Canada is a little better: Larissa Walkiw at Young & Free Alberta made a cute little film, but it isn’t a broadcast ad. As far as I can find, it is only VanCity (anglophone Canada’s largest credit union, with C$14 billion in assets and nearly 400,000 members) that has one that at least makes an appeal to radical values. I vaguely remember something juicy out of Utah a couple of years ago, but can’t find it online.
And speaking of folks who are prone to building alternatives and getting the word out, the Basques have been at it again. Regular readers will know that I’m prone to gushing about Mondragon, an 100,000-worker cooperative system that is one of Spain’s largest enterprises. I also am a bit guarded about them, as they have been moving in less cooperative directions in recent decades; most concerning, they have started non-cooperative subsidiaries overseas. But they are only part of the picture. The Basque country is also home to another co-op system called Elker-Lan, which includes about 200 co-ops and usually creates 40 or so new co-ops per year.

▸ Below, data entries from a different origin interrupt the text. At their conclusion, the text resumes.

Context: an optimization exercise on an open-source flow, tuned for small area, a short achievable clock period and few clock cycles. The choices shown serve that exercise and are no tape-out recipe. RTL that was checked went through simulation tests only; none was proved equivalent to the original. No functional check of the RTL was part of run 1.

File: flow/design.v
module ladle_tdiv_step #(
    parameter RT = 2,
    parameter QB = 20
) (
    input  wire [10:0]   vc,
    input  wire [12:0]   vc3,      
    input  wire [10:0]   rem_i,
    input  wire [QB-1:0] sh_i,
    output wire [10:0]   rem_o,
    output wire [QB-1:0] sh_o
);
    wire [10:0]   r [0:RT];
    wire [QB-1:0] s [0:RT];
    assign r[0] = rem_i;
    assign s[0] = sh_i;
    genvar k;
    generate
        for (k = 0; k < RT; k = k + 1) begin : g_st
            wire [12:0] t  = {r[k], s[k][QB-1:QB-2]};
            wire [13:0] d1 = {1'b0, t} - {3'b000, vc};
            wire [13:0] d2 = {1'b0, t} - {2'b00, vc, 1'b0};
            wire [13:0] d3 = {1'b0, t} - {1'b0, vc3};
            wire        g1 = ~d1[13];
            wire        g2 = ~d2[13];
            wire        g3 = ~d3[13];
            assign r[k+1] = g3 ? d3[10:0] : g2 ? d2[10:0] : g1 ? d1[10:0] : t[10:0];
            assign s[k+1] = {s[k][QB-3:0], g2, g3 | (g1 & ~g2)};
        end
    endgenerate
    assign rem_o = r[RT];
    assign sh_o  = s[RT];
endmodule
Background: an optimization exercise with open tools, aiming at small area. Do not read the settings as production practice. The RTL was checked by simulation tests, not by an equivalence proof against the original design. Power figures rest on the tool's default switching activity, not on a simulated workload.

## cw848_cvt4
module cw848_cvt4 (
    input  wire         clk,
    input  wire         rst,         
    input  wire         seed_wr,     
    input  wire [31:0]  seed,
    input  wire         in_valid,
    input  wire [3:0]   in_fmt,      
    input  wire [1:0]   in_rnd,      
    input  wire [3:0]   in_src,      
    input  wire [127:0] in_a,        
    output reg          out_valid,
    output reg          out_err,     
    output reg  [127:0] out_res,
    output reg  [19:0]  out_flags    
);
    localparam NL = 4;
    reg  [31:0] sr_state;
    reg  [31:0] sr_seed;
    wire        draw     = in_valid && (in_rnd == 2'b10);
    wire [31:0] s0       = seed_wr ? seed : (sr_state == 32'd0) ? sr_seed : sr_state;
    wire [31:0] s1       = s0 ^ (s0 << 13);
    wire [31:0] s2       = s1 ^ (s1 >> 17);
    wire [31:0] v_draw   = s2 ^ (s2 << 5);
    always @(posedge clk) begin
        if (rst) begin
            sr_state <= 32'd0;
            sr_seed  <= 32'd0;
        end else begin
            if (seed_wr) sr_seed <= seed;
            if (draw)         sr_state <= v_draw;
            else if (seed_wr) sr_state <= seed;
        end
    end
    reg          s1_valid;
    reg  [3:0]   s1_fmt;
    reg  [1:0]   s1_rnd;
    reg          s1_int;
    reg          s1_bad;
    reg  [127:0] s1_a;
    wire in_bad = (in_fmt == 4'h0) || (in_fmt == 4'hF) || (in_rnd == 2'b11) ||
                  !((in_src == 4'h1) || (in_src == 4'hB));
    always @(posedge clk) begin
        if (rst) s1_valid <= 1'b0;
        else     s1_valid <= in_valid;
        s1_fmt <= in_fmt;
        s1_rnd <= in_rnd;
        s1_int <= in_src[3];
        s1_bad <= in_bad;
        s1_a   <= in_a;
    end
    wire [3:0] f = s1_fmt;
  ...
Size in the first run: roughly 5400 cells after synthesis, about 320 I/O pins, about 0.035 sq mm of cells after synthesis.
==> flow/config.mk <==
export PLATFORM = sky130hd
export DESIGN_NAME = cw848_cvt4
export DESIGN_NICKNAME = cw848_cvt4
export VERILOG_FILES = /design/flow/design.v
export SDC_FILE = /design/flow/constraint.sdc
export NUM_CORES = 4
export LEC_CHECK = 0
export ABC_AREA = 1
export CAP_MARGIN = 20
export CORE_MARGIN = 2
export CORE_UTILIZATION = 55
export GPL_TIMING_DRIVEN = 0
export PLACE_DENSITY = 0.65
export SETUP_SLACK_MARGIN = 1.5
export SLEW_MARGIN = 20
==> flow/constraint.sdc <==
create_clock -name core_clock -period 32.0 [get_ports {clk}]
set_input_delay 6.4000 -clock core_clock [delete_from_list [all_inputs] [get_ports {clk}]]
set_output_delay 6.4000 -clock core_clock [all_outputs]
set_load 0.01 [all_outputs]
standard.sh (not shown) runs the stock make flow with config.mk's settings and CLKGATE_MAP_FILE= SYNTH_SCRIPT=/design/flow/synth_recipe.tcl, a recipe that flattens the netlist after the stock synthesis.
==> flow/flow/run.sh <==
#!/bin/bash
# Standard layout (the standard.sh) with these changes:
#  - synthesis maps the logic with ABC's area mapper, remapped a few times
#    (flow/abc_area.script)
#    instead of ORFS's ABC script; registers are mapped as in the standard
#    synthesis (dfflibmap runs before ABC and ABC leaves them alone);
#  - ports are buffered with sky130_fd_sc_hd__buf_1;
#  - CTS builds larger sink clusters and inserts no
#    dummy loads.
# Each tool's output goes to standard.log (and ORFS's own logs under orfs/).
set -euo pipefail
here=$(pwd)
export CVT_ABC_SCRIPT=$here/flow/abc_area.script
cat flow/abc_wrap.tcl synth_recipe.tcl > cvt_synth.tcl
bash standard.sh \
  SYNTH_SCRIPT=$here/cvt_synth.tcl \
  "BUFFER_PORTS_ARGS=-buffer_cell sky130_fd_sc_hd__buf_1" \
  "CTS_ARGS=-sink_clustering_enable -repair_clock_nets -dont_use_dummy_load -sink_clustering_size 20 -sink_clustering_max_diameter 100" \
  finish > standard.log 2>&1
==> flow/flow/abc_area.script <==
&get -n
&st
&syn2
&dc2
&syn3
&dc2
&deepsyn -T 300
&put
dch -f
amap -F 50 -A 50
strash
dch -f
amap -F 50 -A 50
strash
dch -f
amap -F 50 -A 50
strash
dch -f
amap -F 50 -A 50
strash
dch -f
amap -F 50 -A 50
strash
dch -f
amap -F 50 -A 50
strash
dch -f
amap -F 50 -A 50
strash
dch -f
amap -F 50 -A 50
topo
==> flow/flow/abc_wrap.tcl <==
# Read before the standard flow's synthesis script: yosys's abc pass is called with this
# flow's ABC script (area mapping) in place of the one ORFS passes.
proc abc {args} {
  set i [lsearch -exact $args -script]
  if { $i >= 0 } {
    lset args [expr { $i + 1 }] $::env(CVT_ABC_SCRIPT)
  }
  yosys abc {*}$args
}
The baseline went through all stages and came out clean.
Next try:
--- a/flow/flow/run.sh
+++ b/flow/flow/run.sh
@@ -2,4 +2,3 @@
 # Standard layout (the standard.sh) with these changes:
-#  - synthesis maps the logic with ABC's area mapper, remapped a few times
-#    (flow/abc_area.script)
+#  - synthesis maps the logic with ABC's area mapper (flow/abc_area.script)
 #    instead of ORFS's ABC script; registers are mapped as in the standard
@@ -7,4 +6,3 @@
 #  - ports are buffered with sky130_fd_sc_hd__buf_1;
-#  - CTS builds larger sink clusters and inserts no
-#    dummy loads.
+#  - CTS builds larger sink clusters and inserts no dummy loads.
 # Each tool's output goes to standard.log (and ORFS's own logs under orfs/).
==> flow/flow/abc_area.script (replaced) <==
&get -n
&st
&syn2
&dc2
&syn3
&dc2
&deepsyn -T 240
&put
dch -f
amap
topo
- CORE_UTILIZATION: 55 -> 65
- PLACE_DENSITY: 0.65 -> 0.75
- SETUP_SLACK_MARGIN: 1.5 -> not set
Result:
- final cell count drops by 1.8%
- power drops by 0.67%
- wire length climbs by 2.3%
- worst setup slack got worse by 0.46 ns
- utilization climbs by 11 points
Next try:
- CORE_UTILIZATION: 65 -> 55
- PLACE_DENSITY: 0.75 -> 0.65
The changed run passed the timing, DRC and antenna checks.
Worst setup slack is better by 0.86 ns.
Synthesized cell count stays the same.
First-iteration DRC count is lower by 17%.
Count of clock-buffer cells in the layout climbs by 3.
Wire length rose by 0.66%.
Synthesized area is unchanged.
Clock skew rose by 0.037 ns.
Hold slack gets better by 0.013 ns.
Cell count increases by about 2.6%.
Total power stays flat.
Next try:
--- a/flow/flow/run.sh
+++ b/flow/flow/run.sh
@@ -2,3 +2,4 @@
 # Standard layout (the standard.sh) with these changes:
-#  - synthesis maps the logic with ABC's area mapper (flow/abc_area.script)
+#  - synthesis maps the logic with ABC's area mapper, remapped a few times
+#    (flow/abc_area.script)
 #    instead of ORFS's ABC script; registers are mapped as in the standard
@@ -6,3 +7,4 @@
 #  - ports are buffered with sky130_fd_sc_hd__buf_1;
-#  - CTS builds larger sink clusters and inserts no dummy loads.
+#  - CTS builds larger sink clusters and inserts no
+#    dummy loads.
 # Each tool's output goes to standard.log (and ORFS's own logs under orfs/).
==> flow/flow/abc_area.script (replaced) <==
&get -n
&st
&syn2
&dc2
&syn3
&dc2
&deepsyn -T 200
&put
dch -f
amap -F 50 -A 50
strash
dch -f
amap -F 50 -A 50
strash
dch -f
amap -F 50 -A 50
strash
dch -f
amap -F 50 -A 50
strash
dch -f
amap -F 50 -A 50
strash
dch -f
amap -F 50 -A 50
strash
dch -f
amap -F 50 -A 50
strash
dch -f
amap -F 50 -A 50
strash
dch -f
amap -F 50 -A 50
strash
dch -f
amap -F 50 -A 50
strash
dch -f
amap -F 50 -A 50
strash
dch -f
amap -F 50 -A 50
topo
- SETUP_SLACK_MARGIN: not set -> 1.5
Effect: The new run completed with no timing, DRC or antenna violations; power rose by 6.4%; critical path depth grows by 13; non-clock buffer count went down by 5; hold slack degrades by 0.011 ns; design area fell by 1.5%; setup slack improved by 0.43 ns; sequential power stays flat.

==> separate check: timing with driven ports <==
The flow's constraints put no driver on any port. The routed layouts listed below were extracted and timed again, unchanged, in two steps. Step 1: set_driving_cell puts a clkbuf_16 on clk and a buf_2 on each other input, an assumption about the parent block. Step 2 moves the port delays by t, midway between the first and last clock arrival at a register: inputs arrive t later, outputs are due t later. That takes back most of the time a late clock gives input paths. Three values: no drivers, after step 1, after step 2; two values: the first two.
run | t (ns) | slack for setup (ns) | slew at the worst register clock pin (ns)
the first run | 0.676 | 2.826 / 2.826 / 2.826 | 0.09 / 0.09
the second run | 0.651 | 2.367 / 2.367 / 2.367 | 0.09 / 0.09
the third run | 0.677 | 3.224 / 3.224 / 3.224 | 0.09 / 0.09
the fourth run | 0.659 | 3.654 / 3.654 / 3.654 | 0.09 / 0.09
After both steps setup and hold are still met in every run listed.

Basque cooperation made it into the news last month. The Guardian reports that there seem to be some legs under a plan to create a new “Silicon Valley” for cooperatives and social enterprises. It is at least partly motivated by the desire to launch a new generation of cooperatives that return to the roots from which Mondragon has strayed. The article ends with the observation that word origin has something to teach us about how business should run: “Companies comes from the Latin to mean ‘share the bread’.”
I love that. Company, companero, companion, it’s all about sharing the bread.